## ABOUT THIS EXERCISE
Write out the listing below exactly, beginning at its first line and ending with the line that contains "localparam logic [SW-1:0]".

+---+

===== config.mk =====
export PLATFORM = sky130hd
export DESIGN_NAME = edm_pulse_sequencer
export DESIGN_NICKNAME = d
export VERILOG_FILES = /design/src/rtl/edm_pulse_sequencer.sv
export SDC_FILE = /design/constraint.sdc
export NUM_CORES = 1
export LEC_CHECK = 0
export BUFFER_PORTS_ARGS = -buffer_cell sky130_fd_sc_hd__buf_4
export CAP_MARGIN = 20
export CORE_ASPECT_RATIO = 0.6
export CORE_MARGIN = 5
export CORE_UTILIZATION = 50
export DETAILED_ROUTE_END_ITERATION = 16
export PLACE_DENSITY = 0.76
export REMOVE_ABC_BUFFERS = 1
export SETUP_SLACK_MARGIN = 0.5
export SLEW_MARGIN = 10
export SYNTH_ARGS = -nofsm -noshare
export SYNTH_HDL_FRONTEND = slang
export SYNTH_SLANG_ARGS = --single-unit
export TNS_END_PERCENT = 1

===== constraint.sdc =====
create_clock -name clk -period 4.1 [get_ports clk]
set_input_delay 0.82 -clock clk [delete_from_list [all_inputs] [get_ports clk]]
set_output_delay 0.82 -clock clk [all_outputs]
set_load 0.05 [all_outputs]

===== src/rtl/edm_pulse_sequencer.sv =====
// Discharge pulse sequencer: runs Ton/Toff periods against an external timer
// count, issues spaced timer commands and drives the power-stage gate.
module edm_pulse_sequencer #(
  parameter int WIDTH        = 16,
  parameter int SYNC_TIMEOUT = 15,
  parameter int CMD_GAP      = 2
) (
  input  logic             clk,
  input  logic             rst_n,
  input  logic             enable,
  input  logic             hold,
  input  logic [WIDTH-1:0] ton,
  input  logic [WIDTH-1:0] toff,
  input  logic [WIDTH-1:0] timer_value,
  output logic             timer_start,
  output logic             timer_stand,
  output logic             timer_reset,
  output logic             timer_restart,
  output logic             gate_out,
  output logic             period_done,
  output logic             sync_fault,
  output logic [2:0]       state_out
);
  localparam int SW = $clog2(SYNC_TIMEOUT + 1);
  localparam int GW = $clog2(CMD_GAP + 2);
  localparam logic [SW-1:0] SYNC_LAST = SW'(SYNC_TIMEOUT - 1);
  localparam logic [GW-1:0] GAP_MIN   = GW'(CMD_GAP);
  localparam logic [WIDTH:0] ONE_EXT  = (WIDTH+1)'(1);

  typedef enum logic [2:0] {
    S_IDLE = 3'd0, S_ON = 3'd1, S_OFF = 3'd2, S_SYNC = 3'd3, S_PAUSE = 3'd4, S_FAULT = 3'd5
  } state_t;

  typedef enum logic [2:0] {
    CMD_NONE, CMD_START, CMD_STAND, CMD_RESET, CMD_RESTART
  } cmd_t;

  state_t           state_reg, state_next;
  cmd_t             cmd_req, cmd_cand, pend_reg, pend_next;
  logic [WIDTH-1:0] ton_l_reg;
  logic [WIDTH:0]   period_l_reg, period_in, tv_ext;
  logic [SW-1:0]    sync_cnt_reg, sync_cnt_next;
  logic [GW-1:0]    gap_cnt_reg;
  logic             latch_en, done_set, fault_set, fault_clr, issue;

  // All comparisons are one bit wider so ton=toff=all-ones cannot wrap.
  assign tv_ext    = {1'b0, timer_value};
  assign period_in = {1'b0, ton} + ((toff == '0) ? ONE_EXT : {1'b0, toff});

  always_comb begin
    state_next    = state_reg;
    cmd_req       = CMD_NONE;
    latch_en      = 1'b0;
    done_set      = 1'b0;
    fault_set     = 1'b0;
    fault_clr     = 1'b0;
    sync_cnt_next = sync_cnt_reg;
    case (state_reg)
      S_IDLE: begin
        if (enable && !hold) begin
          latch_en   = 1'b1;
          cmd_req    = CMD_START;
          state_next = (ton == '0) ? S_OFF : S_ON;
        end
      end
      S_FAULT: begin
        if (!enable) begin
          state_next = S_IDLE;
          fault_clr  = 1'b1;
        end
      end
      default: begin
        if (!enable) begin
          cmd_req    = CMD_RESET;
          state_next = S_IDLE;
        end else if (hold) begin
          if (state_reg != S_PAUSE) begin
            cmd_req    = CMD_STAND;
            state_next = S_PAUSE;
          end
        end else begin
          case (state_reg)
            S_ON: begin
              if (tv_ext >= {1'b0, ton_l_reg}) state_next = S_OFF;
            end
            S_OFF: begin
              if (tv_ext >= period_l_reg) begin
                cmd_req       = CMD_RESTART;
                done_set      = 1'b1;
                sync_cnt_next = '0;
                state_next    = S_SYNC;
              end
            end
            S_SYNC: begin
              // A count back at 0/1 means the timer has taken the restart.
              if (tv_ext < period_l_reg && tv_ext <= ONE_EXT) begin
                latch_en   = 1'b1;
                state_next = (ton == '0) ? S_OFF : S_ON;
              end else if (sync_cnt_reg == SYNC_LAST) begin
                fault_set  = 1'b1;
                cmd_req    = CMD_RESET;
                state_next = S_FAULT;
              end else begin
                sync_cnt_next = sync_cnt_reg + 1'b1;
              end
            end
            S_PAUSE: begin
              cmd_req    = CMD_START;
              state_next = S_OFF;
            end
            default: state_next = S_IDLE;
          endcase
        end
      end
    endcase
  end

  // One deferred command slot; a newer request replaces an older deferred one.
  assign cmd_cand = (pend_reg != CMD_NONE) ? pend_reg : cmd_req;
  assign issue    = (cmd_cand != CMD_NONE) && (gap_cnt_reg >= GAP_MIN);

  always_comb begin
    if (issue) begin
      pend_next = (pend_reg != CMD_NONE) ? cmd_req : CMD_NONE;
    end else if (cmd_req != CMD_NONE) begin
      pend_next = cmd_req;
    end else begin
      pend_next = pend_reg;
    end
  end

  always_ff @(posedge clk) begin
    if (!rst_n) begin
      state_reg     <= S_IDLE;
      pend_reg      <= CMD_NONE;
      gap_cnt_reg   <= GAP_MIN;
      sync_cnt_reg  <= '0;
      ton_l_reg     <= '0;
      period_l_reg  <= '0;
      timer_start   <= 1'b0;
      timer_stand   <= 1'b0;
      timer_reset   <= 1'b0;
      timer_restart <= 1'b0;
      gate_out      <= 1'b0;
      period_done   <= 1'b0;
      sync_fault    <= 1'b0;
    end else begin
      state_reg    <= state_next;
      pend_reg     <= pend_next;
      sync_cnt_reg <= sync_cnt_next;
      if (latch_en) begin
        ton_l_reg    <= ton;
        period_l_reg <= period_in;
      end
      gate_out    <= (state_next == S_ON);
      period_done <= done_set;
      if (fault_set) begin
        sync_fault <= 1'b1;
      end else if (fault_clr) begin
        sync_fault <= 1'b0;
      end
      timer_start   <= issue && (cmd_cand == CMD_START);
      timer_stand   <= issue && (cmd_cand == CMD_STAND);
      timer_reset   <= issue && (cmd_cand == CMD_RESET);
      timer_restart <= issue && (cmd_cand == CMD_RESTART);
      if (issue) begin
        gap_cnt_reg <= '0;
      end else if (gap_cnt_reg < GAP_MIN) begin
        gap_cnt_reg <= gap_cnt_reg + 1'b1;
      end
    end
  end

  assign state_out = state_reg;

endmodule

==> impl_metrics.json, run 1 <==
{
  "critPathArrivalTime_ps": 3520,
  "numCtsBuffers": 5,
  "area_growth_pct": 16.4,
  "netlist_instances": 502,
  "rr_worst_depth": 10,
  "drtPass1Iterations": 5,
  "synth.distinct_cells": 65,
  "htreeDepth": 2,
  "final_util_pct": 60.9,
  "status": "finished, final reports clean",
  "drtIter0Drc": 278,
  "core-area_mm2": 0.00736,
  "dp_cells": 640,
  "crit_type": "in2reg",
  "fin_tns_setup_ps": 0,
  "grt_pass1_vias": 3488,
  "synth_top_area_cell": "dfxtp_1",
  "num-nets-final": 646,
  "post_drt_via_cell_ratio": 5.72,
  "clock-sinks": 52,
  "fin_crit_sh_pct": 80.4,
  "syn_area_per_cell_um2": 7.66,
  "initial_core_util_pct": 52.3,
  "ant_nets": 0,
  "diodes": 0,
  "antenna_found_initial": 0,
  "largest_register_ffs": 17,
  "num_io_pins": 62,
  "die-height_um": 77.9,
  "cts-root-buf": "clkbuf_16",
  "port_buffers": 61,
  "clock_skew_ps": 4.20,
  "placed_area_mm2": 0.00434,
  "dp_hpwl_mm": 8.62,
  "yosys.area.top_type_share_pct": 27.1,
  "critPathLaunchType": "primary input",
  "maxSlewViolCount": 0,
  "cts_setup_buffers": 0,
  "worstHoldPathType": "reg2reg",
  "grt_pass1_wl_mm": 17.6,
  "synth-seq-area-share_pct": 27.1,
  "p_per_area_mw_per_mm2": 298,
  "async_flop_share_pct": 0,
  "overflow": 0,
  "row_count": 24,
  "cts-resized-gates": 0,
  "gp_congestion": 0.871,
  "slew_headroom_pct": 64.1,
  "path_max_fanout": 10,
  "cp.required_ps": 4320,
  "ys.warnings.count": 0,
  "power_leakage_nw": 1.85,
  "ir_worst_vdd_v": 0.000173,
  "cts_tree": "done",
  "synth-seq-cells": 52,
  "drive_above_1_share_pct": 15.3,
  "vias": 3699,
  "finalSetupViolations": 0,
  "wl_per_cell_um": 16.6,
  "hold_viol": 0,
  "worstMarginPinSlew_ps": 532,
  "finalCriticalPeriod_ps": 3300,
  "rsz0062_at_grt": "yes",
  "synth_flop_cell": "dfxtp_1",
  "postLayoutCellArea_mm2": 0.00448,
  "drc": 0,
  "grt_max_degree": 36,
  "cts.path.max_buffers": 2,
  "dieArea_mm2": 0.00960,
  "final_cells": 647,
  "timing.hold.ws_ps": 458,
  "hold_buffers": 0,
  "synth_edf_count": 0,
  "die_w_um": 123,
  "fmax_mhz": 303,
  "drv_cap": 0,
  "synth_area_leaders": "dfxtp_1 (27%), ha_1 (16%), nand2_1 (6.8%)",
  "path_clk_slew_ps": 70,
  "routed_wirelength_mm": 10.7,
  "critPathCaptureType": "register",
  "clk_latency_ps": 290,
  "hold_depth": 2,
  "synth_area_mm2": 0.00384,
  "grt_usage_pct": 22.8
}
==> layout make-up <==
class / count / area, um^2
tap: 104 / 130
inverter: 46 / 173
multi-input combinational: 374 / 2510
sequential: 52 / 1040
timing repair buffer: 64 / 480
clock buffer: 5 / 125
fill: 658 / 2880
clock inverter: 2 / 12.5
==> synthesized netlist by cell type, drive strengths merged (3+ instances only) <==
cell,instances
clkbuf,28
nor4,11
nor3,9
nand2b,6
xnor2,7
and2,6
a211oi,9
o32ai,3
nor2,31
or2,3
or3,7
inv,45
and4,3
o21a,4
nand4,7
xor2,4
o21ai,21
a21oi,50
ha,50
nand3,14
a21o,7
o211ai,5
or4,4
dfxtp,52
nand2,70
a211o,3
nor2b,5
o31a,3
==> worst max-delay path, stage by stage <==
cell and delay [ps]:
buf_4 120, ha_1 320, a21oi_1 150, o21ai_1 80
a2111oi_1 510, o211a_1 460, o311ai_0 260, a21oi_1 460
a21boi_0 170, o21ai_0 170
==> report_power, final <==
group	internal (W)	total (W)	switching (W)
combinational	0.000163	0.000373	0.000210
sequential	0.000532	0.000555	0.0000227
clock	0.000222	0.000406	0.000184
==> placed cells by master (no fill, tap or decap), types with 3 or more instances in the layout <==
cell       instances
or3_1              6
a21oi_1           50
o32ai_1            3
and4_1             3
a211o_1            3
xor2_1             4
nand3_1           13
o21ai_0           19
inv_1             45
and2_1             6
nor4_1            10
dfxtp_1           52
o31a_1             3
o21a_1             4
o211ai_1           5
ha_1              50
clkbuf_16          5
nand4_1            7
nor2b_1            5
nor3_1             9
buf_4             64
a211oi_1           9
or4_1              3
nand2b_1           6
nand2_1           70
nor2_1            30
xnor2_1            7
a21o_1             7
==> per-layer routing <==
metal	vias up	track usage, %	wire length, um
met5	-	0	0
met4	0	4.20	68
met3	9	3.63	852
met2	152	29.6	4010
met1	1678	38.1	5780
li1	1860	-	-
==> stage by stage <==
stage               worst slack, ps  total power (W)
global placement                545         0.000921
floorplan                       443         0.000797
finish                          802          0.00133
detailed placement              468         0.000932
global route                    465          0.00141
CTS                             746          0.00133
==> final timing paths <==
path                    startpoint        endpoint  slack, ps
setup / recovery    timer_value[4]  gap_cnt_reg[1]        800
hold / removal       ton_l_reg[15]   ton_l_reg[15]        460
setup reg to reg  period_l_reg[15]  gap_cnt_reg[1]        960
hold reg to reg      ton_l_reg[15]   ton_l_reg[15]        460
==> logic make-up (layout without fill, tap and decap cells) <==
logic type                 after synthesis  count (layout)  synth area share [%]
and+or+nand+nor                        182             182                  23.8
AOI/OAI and AO/OA                      130             130                  22.2
buffers and inverters                   76             117                  7.65
DFF                                     52              52                  27.1
adders and majority gates               51              51                  16.8
xor gates and xnor gates                11              11                  2.51
No activity file was read; power rests on OpenSTA's default activity.
==> run 2: changes to the inputs <==
--- a/config.mk
+++ b/config.mk
@@ -5,6 +5,7 @@
 export SDC_FILE = /design/constraint.sdc
 export NUM_CORES = 1
 export LEC_CHECK = 0
+export ABC_AREA = 1
 export BUFFER_PORTS_ARGS = -buffer_cell sky130_fd_sc_hd__buf_4
 export CAP_MARGIN = 20
 export CORE_ASPECT_RATIO = 0.6
==> constraint.sdc (replaced) <==
create_clock -name clk -period 3.3 [get_ports clk]
set_input_delay 0.66 -clock clk [delete_from_list [all_inputs] [get_ports clk]]
set_output_delay 0.66 -clock clk [all_outputs]
set_load 0.05 [all_outputs]
==> run 2 against run 1 <==
Global-route usage is 1.0 points lower. Combinational power increased by 50%. Non-clock buffer count up 8. Setup slack worse by 300 ps. Sequential power is 25% higher. Hold slack better by 3.9 ps. Clock skew up 5.4 ps. First-iteration DRC count up 4.3%. Die area increased by 1.7%. Via count rose by 3.1%. Largest cell class unchanged.
==> impl_metrics.json, run 2 <==
{
  "critPathCaptureType": "register",
  "netlist_instances": 557,
  "synth-seq-area-share_pct": 26.6,
  "status": "finished, final reports clean",
  "core-area_mm2": 0.00776,
  "row_count": 25,
  "synthMuxAreaShare_pct": 0,
  "layout_common_cells": "nand2_1 (79), a21oi_1 (71), inv_1 (70)",
  "cts.path.max_buffers": 2,
  "preCtsSetupSlack_ps": -211,
  "routed_wirelength_mm": 10.5,
  "area_growth_pct": 21.3,
  "clk_latency_ps": 300,
  "synth_area_leaders": "dfxtp_1 (27%), ha_1 (16%), a21oi_1 (9.2%)",
  "wl_per_cell_um": 14.5,
  "synth_area_mm2": 0.00392,
  "critPathLaunchType": "primary input",
  "synth_flop_cell": "dfxtp_1",
  "rsz0062_at_grt": "yes",
  "worstHoldPathType": "reg2reg",
  "critPathArrivalTime_ps": 2980,
  "dp_hpwl_mm": 8.36,
  "post_drt_via_cell_ratio": 5.30,
  "die_w_um": 124,
  "r2r-end": "ton_l_reg[3]",
  "cp.required_ps": 3480,
  "nFillCells": 753,
  "rr_worst_depth": 14,
  "largest_register_ffs": 17,
  "num_io_pins": 62,
  "ys.warnings.count": 0,
  "port_buffers": 61,
  "ir_worst_vdd_v": 0.000251,
  "synth_top_cells_by_count": "nand2_1 (80), a21oi_1 (72), inv_1 (71)",
  "synth-seq-cells": 52,
  "synthAdderAreaFrac_pct": 16.5,
  "maxSlewViolCount": 0,
  "htreeDepth": 2,
  "path_clk_slew_ps": 70,
  "drv_cap": 0,
  "gp_congestion": 0.900,
  "path_max_fanout": 2,
  "grt_usage_pct": 21.8,
  "grt_max_degree": 40,
  "numCtsBuffers": 5,
  "fin_tns_setup_ps": 0,
  "worstMarginPinSlew_ps": 596,
  "dieArea_mm2": 0.00976,
  "clock_skew_ps": 9.64,
  "num-nets-final": 714,
  "r2r_start": "period_l_reg[12]",
  "drc": 0,
  "die-height_um": 78.6,
  "finalSetupViolations": 0,
  "diodes": 0,
  "synth_top_area_cell": "dfxtp_1",
  "antenna_found_initial": 0,
  "fmax_mhz": 358,
  "synth_compound_area_share_pct": 18.4,
  "p_per_area_mw_per_mm2": 407,
  "slew_headroom_pct": 60.2,
  "yosys.area.top_type_share_pct": 26.6,
  "fin_crit_sh_pct": 84.7,
  "drtIter0Drc": 290,
  "synth.most_common_cell": "nand2_1",
  "grt_pass1_wl_mm": 17.5,
  "vias": 3815,
  "setup_slack_ps": 504,
  "power_leakage_nw": 2.19,
  "synth.distinct_cells": 37,
  "finalCriticalPeriod_ps": 2800,
  "synth_edf_count": 0,
  "hold_buffers": 0,
  "synth_simple_gate_area_share_pct": 24.5,
  "overflow": 0,
  "syn_area_per_cell_um2": 7.03,
  "ant_nets": 0,
  "drive_above_1_share_pct": 23.0,
  "crit_path_start": "toff[8]",
  "async_flop_share_pct": 0,
  "synth-xor-area-share_pct": 3.35,
  "reg2reg_setup_slack_ps": 930,
  "grt_pass1_vias": 3670,
  "drtPass1Iterations": 4,
  "hold_viol": 0,
  "synth_top_family_by_area": "simple AND/OR/NAND/NOR gates",
  "cp-endpoint": "period_l_reg[14]",
  "initial_core_util_pct": 50.5,
  "clock-sinks": 52,
  "cts-root-buf": "clkbuf_16",
  "cts_tree": "done",
  "crit_type": "in2reg",
  "layout_commonest_cell": "nand2_1"
}
==> run 2: cell count changes after synthesis, moves of 7 or more <==
cell / before / now
inv_1: 45 / 71
a21oi_1: 50 / 72
o21ai_0: 20 / 37
o21ai_1: 1 / 16
nand2_2: 0 / 14
inv_2: 0 / 13
nor2_1: 30 / 41
nand2_1: 70 / 80
a211oi_1: 9 / 0
clkbuf_1: 28 / 19
a21o_1: 7 / 0
==> run 2: worst min-delay path by stage <==
stage	from	end	slack, ps	cells after the start
2_1_floorplan	ton_l_reg[15]	ton_l_reg[15]	430	2
3_3_place_gp	ton_l_reg[9]	ton_l_reg[9]	450	2
3_5_place_dp	ton_l_reg[15]	ton_l_reg[15]	450	2
4_1_cts	ton_l_reg[15]	ton_l_reg[15]	460	2
5_1_grt	ton_l_reg[9]	ton_l_reg[9]	500	2
6_report	ton_l_reg[15]	ton_l_reg[15]	460	2
==> run 2: cell families after synthesis <==
| logic type | after synthesis |
|---|---|
| buf+inv | 109 |
| simple gates | 194 |
| flops | 52 |
| xor+xnor | 15 |
| fa+ha+maj | 51 |
| compound gates | 136 |
==> run 2: cell type report <==
cell class | count | area, um^2 | share of cell area, %
clock buffers | 5 | 125 | 2.63
clock inverters | 3 | 68.8 | 1.45
inverters | 84 | 315 | 6.64
multi-input cells | 396 | 2510 | 52.8
flip-flops and latches | 52 | 1040 | 21.9
well taps | 108 | 135 | 2.84
repair buffers | 72 | 556 | 11.7
==> run 2: power breakdown <==
group          internal (W)  switching, W
logic              0.000225      0.000333
registers          0.000671     0.0000218
clock network      0.000438      0.000247
total               0.00133      0.000602
==> run 2: critical path, cell delays in order <==
cell and delay, ps:
buf_8 100, nor4_4 300, buf_4 150, a41o_1 180, ha_2 190, inv_2 40
fa_2 350, o21ai_2 180, a21oi_2 70, o21bai_2 150, buf_4 140, nand4_1 130
nand2_1 110, xor2_1 140, a21oi_1 80
==> run 2: layer usage <==
layer	routed length [um]	GRT usage, %	vias up
li1	-	-	1935
met1	5220	30.9	1764
met2	4400	33.4	106
met3	754	5.37	10
met4	97	4.70	0
met5	0	0	-
==> run 2: stage by stage <==
stage                     total power [W]  util (%)  instance area [um^2]  hold slack [ps]  instances
after floorplan                   0.00106         -                  3820              433        532
after global placement            0.00122      57.3                  4450              446        706
after detailed placement          0.00123      57.3                  4450              452        706
after CTS                         0.00194      60.7                  4710              462        718
after global routing              0.00205      61.2                  4750              499        720
final                             0.00194      61.2                  4750              462        720
==> run 2: repair_timing <==
item | CTS | global route
endpoints found under the setup margin | 6 | 7
buffers inserted | 4 | 2
pin swaps | 11 | 13
gates resized for setup | 11 | 5
==> run 3: changes to the inputs <==
--- a/config.mk
+++ b/config.mk
@@ -5,7 +5,7 @@
 export SDC_FILE = /design/constraint.sdc
 export NUM_CORES = 1
 export LEC_CHECK = 0
-export ABC_AREA = 1
+export ABC_AREA = 0
 export BUFFER_PORTS_ARGS = -buffer_cell sky130_fd_sc_hd__buf_4
 export CAP_MARGIN = 20
 export CORE_ASPECT_RATIO = 0.6
==> constraint.sdc (replaced) <==
create_clock -name clk -period 2.63 [get_ports clk]
set_input_delay 0.526 -clock clk [delete_from_list [all_inputs] [get_ports clk]]
set_output_delay 0.526 -clock clk [all_outputs]
set_load 0.05 [all_outputs]
==> run 3 against run 2 <==
The flow now finishes with violations (setup timing). Sequential share of layout area shrank 3.1 points. Global-route usage increased by 5.5 points. Non-clock buffer count grew 73. Via count up 12%. Final area grew 18%. Utilization up 15 points. Largest power group unchanged. Critical path depth shrank 4. Highest routed layer unchanged. First-iteration DRC count rose by 45%.
==> impl_metrics.json, run 3 (synthesis results as in run 1) <==
{
  "ir_worst_vdd_v": 0.000273,
  "path_max_fanout": 2,
  "drv_cap": 0,
  "largest_register_ffs": 17,
  "antenna_found_initial": 0,
  "clock-sinks": 52,
  "finalCriticalPeriod_ps": 2760,
  "rsz0062_at_grt": "yes",
  "layout_commonest_cell": "buf_4",
  "cts-root-buf": "clkbuf_16",
  "hold_buffers": 0,
  "row_count": 24,
  "final_cells": 729,
  "cp-endpoint": "sync_cnt_reg[1]",
  "total_power_w": 0.00249,
  "port_buffers": 61,
  "diodes": 0,
  "drc": 0,
  "maxSlewViolCount": 0,
  "worstMarginPinSlew_ps": 421,
  "cts.path.max_buffers": 2,
  "violations": "setup timing",
  "path_clk_slew_ps": 70,
  "routed_wirelength_mm": 13.3,
  "r2r-end": "sync_cnt_reg[1]",
  "overflow": 0,
  "clk_latency_ps": 290,
  "dp_hpwl_mm": 9.59,
  "clock_skew_ps": 3.84,
  "initial_core_util_pct": 52.3,
  "vias": 4279,
  "ant_nets": 0,
  "setup_slack_ps": -131,
  "fin_crit_sh_pct": 105,
  "finalSetupViolations": 12,
  "grt_max_degree": 34,
  "p_per_area_mw_per_mm2": 445,
  "cp.required_ps": 2860,
  "critPathCaptureType": "register",
  "fmax_mhz": 362,
  "numCtsBuffers": 5,
  "die-height_um": 77.9,
  "drtPass1Iterations": 5,
  "drtIter0Drc": 420,
  "wl_per_cell_um": 18.3,
  "core-area_mm2": 0.00736,
  "grt_pass1_vias": 4200,
  "slew_headroom_pct": 71.6,
  "layout_common_cells": "buf_4 (139), nand2_1 (70), a21oi_1 (45)",
  "area_growth_pct": 45.6,
  "critPathArrivalTime_ps": 2990,
  "dieArea_mm2": 0.00960,
  "final_util_pct": 76.1,
  "status": "finished, violations left",
  "power_leakage_nw": 2.32,
  "dp_cells": 711,
  "num_io_pins": 62,
  "die_w_um": 123,
  "hold_viol": 0,
  "htreeDepth": 2,
  "gp_congestion": 0.903,
  "crit_type": "reg2reg",
  "grt_pass1_wl_mm": 21.0,
  "post_drt_via_cell_ratio": 5.87,
  "reg2reg_setup_slack_ps": -130,
  "cts_tree": "done",
  "num-nets-final": 727,
  "drive_above_1_share_pct": 37.4,
  "r2r_start": "period_l_reg[14]",
  "crit_path_start": "period_l_reg[14]",
  "worstHoldPathType": "reg2reg",
  "grt_usage_pct": 27.2,
  "rr_worst_depth": 11,
  "critPathLaunchType": "register"
}
-- run 3: cell types whose count changed in the layout (fill, tap and decap cells not counted), sizes merged, moves of 6 or more --
cell / delta
nor2: -22
nand3: -9
nand2b: +6
o21ai: -32
a21oi: -24
a211oi: +9
buf: +73
or3: +7
inv: -40
a21o: +7
and2: +6
nand2: -24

+---+

## ANSWER BOX
===== config.mk =====
export PLATFORM = sky130hd
export DESIGN_NAME = edm_pulse_sequencer
export DESIGN_NICKNAME = d
export VERILOG_FILES = /design/src/rtl/edm_pulse_sequencer.sv
export SDC_FILE = /design/constraint.sdc
export NUM_CORES = 1
export LEC_CHECK = 0
export BUFFER_PORTS_ARGS = -buffer_cell sky130_fd_sc_hd__buf_4
export CAP_MARGIN = 20
export CORE_ASPECT_RATIO = 0.6
export CORE_MARGIN = 5
export CORE_UTILIZATION = 50
export DETAILED_ROUTE_END_ITERATION = 16
export PLACE_DENSITY = 0.76
export REMOVE_ABC_BUFFERS = 1
export SETUP_SLACK_MARGIN = 0.5
export SLEW_MARGIN = 10
export SYNTH_ARGS = -nofsm -noshare
export SYNTH_HDL_FRONTEND = slang
export SYNTH_SLANG_ARGS = --single-unit
export TNS_END_PERCENT = 1

===== constraint.sdc =====
create_clock -name clk -period 4.1 [get_ports clk]
set_input_delay 0.82 -clock clk [delete_from_list [all_inputs] [get_ports clk]]
set_output_delay 0.82 -clock clk [all_outputs]
set_load 0.05 [all_outputs]

===== src/rtl/edm_pulse_sequencer.sv =====
// Discharge pulse sequencer: runs Ton/Toff periods against an external timer
// count, issues spaced timer commands and drives the power-stage gate.
module edm_pulse_sequencer #(
  parameter int WIDTH        = 16,
  parameter int SYNC_TIMEOUT = 15,
  parameter int CMD_GAP      = 2
) (
  input  logic             clk,
  input  logic             rst_n,
  input  logic             enable,
  input  logic             hold,
  input  logic [WIDTH-1:0] ton,
  input  logic [WIDTH-1:0] toff,
  input  logic [WIDTH-1:0] timer_value,
  output logic             timer_start,
  output logic             timer_stand,
  output logic             timer_reset,
  output logic             timer_restart,
  output logic             gate_out,
  output logic             period_done,
  output logic             sync_fault,
  output logic [2:0]       state_out
);
  localparam int SW = $clog2(SYNC_TIMEOUT + 1);
  localparam int GW = $clog2(CMD_GAP + 2);
  localparam logic [SW-1:0] SYNC_LAST = SW'(SYNC_TIMEOUT - 1);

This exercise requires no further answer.